WHAT IS REQUIRED ▸ Exactly as written, copy the lines that run from the start of the data below to the line containing "logic signed [19:0] acc;", both ends included.

PROVIDED DATA ▸
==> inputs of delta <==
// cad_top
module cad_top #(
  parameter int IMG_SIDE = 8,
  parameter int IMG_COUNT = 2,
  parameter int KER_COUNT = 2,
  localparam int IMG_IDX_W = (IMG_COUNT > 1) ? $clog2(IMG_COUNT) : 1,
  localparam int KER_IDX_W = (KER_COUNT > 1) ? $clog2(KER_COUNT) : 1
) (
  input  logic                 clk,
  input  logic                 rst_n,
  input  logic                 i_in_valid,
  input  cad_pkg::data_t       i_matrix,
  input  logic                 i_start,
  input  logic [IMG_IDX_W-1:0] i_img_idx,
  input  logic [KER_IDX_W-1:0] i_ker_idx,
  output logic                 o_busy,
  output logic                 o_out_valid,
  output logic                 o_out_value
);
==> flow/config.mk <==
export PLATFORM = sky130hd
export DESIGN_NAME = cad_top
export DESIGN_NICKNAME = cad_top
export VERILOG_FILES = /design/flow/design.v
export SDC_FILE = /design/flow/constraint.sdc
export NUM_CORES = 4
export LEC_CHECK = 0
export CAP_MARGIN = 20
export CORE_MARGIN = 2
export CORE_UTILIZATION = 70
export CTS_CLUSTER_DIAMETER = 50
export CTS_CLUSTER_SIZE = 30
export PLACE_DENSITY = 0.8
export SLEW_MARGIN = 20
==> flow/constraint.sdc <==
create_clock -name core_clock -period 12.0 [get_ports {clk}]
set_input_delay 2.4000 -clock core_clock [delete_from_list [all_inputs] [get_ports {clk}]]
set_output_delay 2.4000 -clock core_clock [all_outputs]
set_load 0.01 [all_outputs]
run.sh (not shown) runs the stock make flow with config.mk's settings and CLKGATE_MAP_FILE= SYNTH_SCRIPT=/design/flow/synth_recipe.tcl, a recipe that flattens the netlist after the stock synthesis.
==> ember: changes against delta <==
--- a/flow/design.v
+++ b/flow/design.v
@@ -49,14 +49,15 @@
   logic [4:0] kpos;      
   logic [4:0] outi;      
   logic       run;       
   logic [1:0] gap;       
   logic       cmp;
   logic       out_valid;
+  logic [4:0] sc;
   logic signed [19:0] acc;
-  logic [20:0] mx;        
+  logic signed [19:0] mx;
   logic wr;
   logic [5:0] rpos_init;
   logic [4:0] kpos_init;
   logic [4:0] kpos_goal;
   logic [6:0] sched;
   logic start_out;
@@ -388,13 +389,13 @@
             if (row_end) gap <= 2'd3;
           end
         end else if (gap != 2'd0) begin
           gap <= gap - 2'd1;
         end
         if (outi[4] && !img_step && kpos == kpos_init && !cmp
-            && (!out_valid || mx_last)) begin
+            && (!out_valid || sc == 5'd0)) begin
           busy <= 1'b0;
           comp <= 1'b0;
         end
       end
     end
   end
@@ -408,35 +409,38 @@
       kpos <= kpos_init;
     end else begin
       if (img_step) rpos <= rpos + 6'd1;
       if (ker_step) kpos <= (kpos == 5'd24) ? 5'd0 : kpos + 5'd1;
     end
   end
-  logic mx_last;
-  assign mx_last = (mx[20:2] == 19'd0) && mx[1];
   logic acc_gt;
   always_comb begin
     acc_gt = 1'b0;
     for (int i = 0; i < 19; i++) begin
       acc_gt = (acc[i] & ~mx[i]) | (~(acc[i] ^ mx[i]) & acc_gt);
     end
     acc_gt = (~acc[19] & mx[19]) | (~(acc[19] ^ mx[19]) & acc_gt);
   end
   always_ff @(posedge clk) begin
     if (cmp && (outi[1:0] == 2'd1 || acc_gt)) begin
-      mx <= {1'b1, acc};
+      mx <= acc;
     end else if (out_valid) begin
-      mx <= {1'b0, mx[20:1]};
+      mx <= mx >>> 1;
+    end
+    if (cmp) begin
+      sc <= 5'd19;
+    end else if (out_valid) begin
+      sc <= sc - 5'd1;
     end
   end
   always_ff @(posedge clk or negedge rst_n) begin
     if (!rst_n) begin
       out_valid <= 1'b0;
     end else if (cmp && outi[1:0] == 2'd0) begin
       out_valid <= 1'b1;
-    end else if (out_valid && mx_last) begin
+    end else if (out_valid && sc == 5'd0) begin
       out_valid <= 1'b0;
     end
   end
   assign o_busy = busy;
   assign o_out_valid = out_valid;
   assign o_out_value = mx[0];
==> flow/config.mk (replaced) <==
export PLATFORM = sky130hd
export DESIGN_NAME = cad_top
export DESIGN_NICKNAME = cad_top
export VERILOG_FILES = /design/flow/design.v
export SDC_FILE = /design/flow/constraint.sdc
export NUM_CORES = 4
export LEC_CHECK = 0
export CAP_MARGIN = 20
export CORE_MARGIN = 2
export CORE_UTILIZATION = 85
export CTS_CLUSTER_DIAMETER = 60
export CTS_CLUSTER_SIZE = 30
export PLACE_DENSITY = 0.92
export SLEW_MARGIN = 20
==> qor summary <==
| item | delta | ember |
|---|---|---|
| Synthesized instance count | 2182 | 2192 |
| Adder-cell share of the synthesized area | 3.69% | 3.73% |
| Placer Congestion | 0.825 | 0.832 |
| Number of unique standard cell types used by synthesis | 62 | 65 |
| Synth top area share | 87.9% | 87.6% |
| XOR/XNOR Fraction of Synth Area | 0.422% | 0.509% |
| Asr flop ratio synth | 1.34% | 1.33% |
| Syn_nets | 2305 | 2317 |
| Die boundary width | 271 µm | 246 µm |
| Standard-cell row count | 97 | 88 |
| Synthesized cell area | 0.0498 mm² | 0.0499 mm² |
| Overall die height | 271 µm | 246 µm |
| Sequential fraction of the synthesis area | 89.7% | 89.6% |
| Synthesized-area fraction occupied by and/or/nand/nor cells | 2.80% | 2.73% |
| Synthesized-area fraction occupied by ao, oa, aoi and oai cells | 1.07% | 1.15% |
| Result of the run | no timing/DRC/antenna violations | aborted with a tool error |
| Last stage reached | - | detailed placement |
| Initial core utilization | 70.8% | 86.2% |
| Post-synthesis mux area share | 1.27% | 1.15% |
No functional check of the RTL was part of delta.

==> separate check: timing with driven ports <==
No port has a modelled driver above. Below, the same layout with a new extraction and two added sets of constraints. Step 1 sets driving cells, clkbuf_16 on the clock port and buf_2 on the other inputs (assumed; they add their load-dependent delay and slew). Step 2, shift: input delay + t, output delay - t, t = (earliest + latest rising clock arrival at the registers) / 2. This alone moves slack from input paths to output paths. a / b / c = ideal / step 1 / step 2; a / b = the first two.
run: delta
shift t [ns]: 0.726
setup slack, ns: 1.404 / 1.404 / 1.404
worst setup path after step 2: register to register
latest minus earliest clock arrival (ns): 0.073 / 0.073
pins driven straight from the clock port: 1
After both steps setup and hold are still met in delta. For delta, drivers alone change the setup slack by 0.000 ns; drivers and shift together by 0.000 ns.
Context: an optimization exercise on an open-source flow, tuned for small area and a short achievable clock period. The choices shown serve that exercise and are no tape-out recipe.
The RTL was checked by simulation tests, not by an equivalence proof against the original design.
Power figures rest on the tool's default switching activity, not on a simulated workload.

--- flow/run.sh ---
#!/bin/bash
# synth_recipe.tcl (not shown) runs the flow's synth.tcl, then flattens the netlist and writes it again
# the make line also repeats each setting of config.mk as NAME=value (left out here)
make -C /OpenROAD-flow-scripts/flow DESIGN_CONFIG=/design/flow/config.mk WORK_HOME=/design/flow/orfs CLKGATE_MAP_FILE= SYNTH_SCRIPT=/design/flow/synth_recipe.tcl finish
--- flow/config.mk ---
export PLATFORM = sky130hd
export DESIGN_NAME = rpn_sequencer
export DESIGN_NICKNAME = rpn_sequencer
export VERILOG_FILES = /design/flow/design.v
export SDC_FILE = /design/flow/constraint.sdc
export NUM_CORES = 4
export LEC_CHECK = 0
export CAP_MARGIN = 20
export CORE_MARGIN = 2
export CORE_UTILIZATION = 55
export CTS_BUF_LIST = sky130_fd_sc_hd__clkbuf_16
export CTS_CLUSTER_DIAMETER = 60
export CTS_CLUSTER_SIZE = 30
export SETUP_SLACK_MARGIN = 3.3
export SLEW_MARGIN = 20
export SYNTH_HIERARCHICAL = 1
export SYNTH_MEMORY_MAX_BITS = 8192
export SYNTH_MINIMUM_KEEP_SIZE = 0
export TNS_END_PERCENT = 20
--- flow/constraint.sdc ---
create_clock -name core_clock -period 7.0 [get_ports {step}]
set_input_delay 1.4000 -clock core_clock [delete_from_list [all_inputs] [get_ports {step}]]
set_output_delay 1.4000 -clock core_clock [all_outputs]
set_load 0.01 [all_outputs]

ANSWER BOX ▸
==> inputs of delta <==
// cad_top
module cad_top #(
  parameter int IMG_SIDE = 8,
  parameter int IMG_COUNT = 2,
  parameter int KER_COUNT = 2,
  localparam int IMG_IDX_W = (IMG_COUNT > 1) ? $clog2(IMG_COUNT) : 1,
  localparam int KER_IDX_W = (KER_COUNT > 1) ? $clog2(KER_COUNT) : 1
) (
  input  logic                 clk,
  input  logic                 rst_n,
  input  logic                 i_in_valid,
  input  cad_pkg::data_t       i_matrix,
  input  logic                 i_start,
  input  logic [IMG_IDX_W-1:0] i_img_idx,
  input  logic [KER_IDX_W-1:0] i_ker_idx,
  output logic                 o_busy,
  output logic                 o_out_valid,
  output logic                 o_out_value
);
==> flow/config.mk <==
export PLATFORM = sky130hd
export DESIGN_NAME = cad_top
export DESIGN_NICKNAME = cad_top
export VERILOG_FILES = /design/flow/design.v
export SDC_FILE = /design/flow/constraint.sdc
export NUM_CORES = 4
export LEC_CHECK = 0
export CAP_MARGIN = 20
export CORE_MARGIN = 2
export CORE_UTILIZATION = 70
export CTS_CLUSTER_DIAMETER = 50
export CTS_CLUSTER_SIZE = 30
export PLACE_DENSITY = 0.8
export SLEW_MARGIN = 20
==> flow/constraint.sdc <==
create_clock -name core_clock -period 12.0 [get_ports {clk}]
set_input_delay 2.4000 -clock core_clock [delete_from_list [all_inputs] [get_ports {clk}]]
set_output_delay 2.4000 -clock core_clock [all_outputs]
set_load 0.01 [all_outputs]
run.sh (not shown) runs the stock make flow with config.mk's settings and CLKGATE_MAP_FILE= SYNTH_SCRIPT=/design/flow/synth_recipe.tcl, a recipe that flattens the netlist after the stock synthesis.
==> ember: changes against delta <==
--- a/flow/design.v
+++ b/flow/design.v
@@ -49,14 +49,15 @@
   logic [4:0] kpos;      
   logic [4:0] outi;      
   logic       run;       
   logic [1:0] gap;       
   logic       cmp;
   logic       out_valid;
+  logic [4:0] sc;
   logic signed [19:0] acc;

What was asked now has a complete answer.